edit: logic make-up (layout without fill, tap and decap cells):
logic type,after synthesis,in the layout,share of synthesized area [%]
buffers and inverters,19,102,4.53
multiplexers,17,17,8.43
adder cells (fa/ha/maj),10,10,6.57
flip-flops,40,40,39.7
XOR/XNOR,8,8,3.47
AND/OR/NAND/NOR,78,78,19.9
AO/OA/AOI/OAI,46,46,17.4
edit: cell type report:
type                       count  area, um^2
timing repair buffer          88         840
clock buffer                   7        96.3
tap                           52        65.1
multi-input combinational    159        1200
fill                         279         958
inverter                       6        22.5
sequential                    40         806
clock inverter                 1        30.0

TASK STATEMENT
A single figure answers this: how many lines of the material hold "area".

SOLUTION TO THIS EXERCISE
2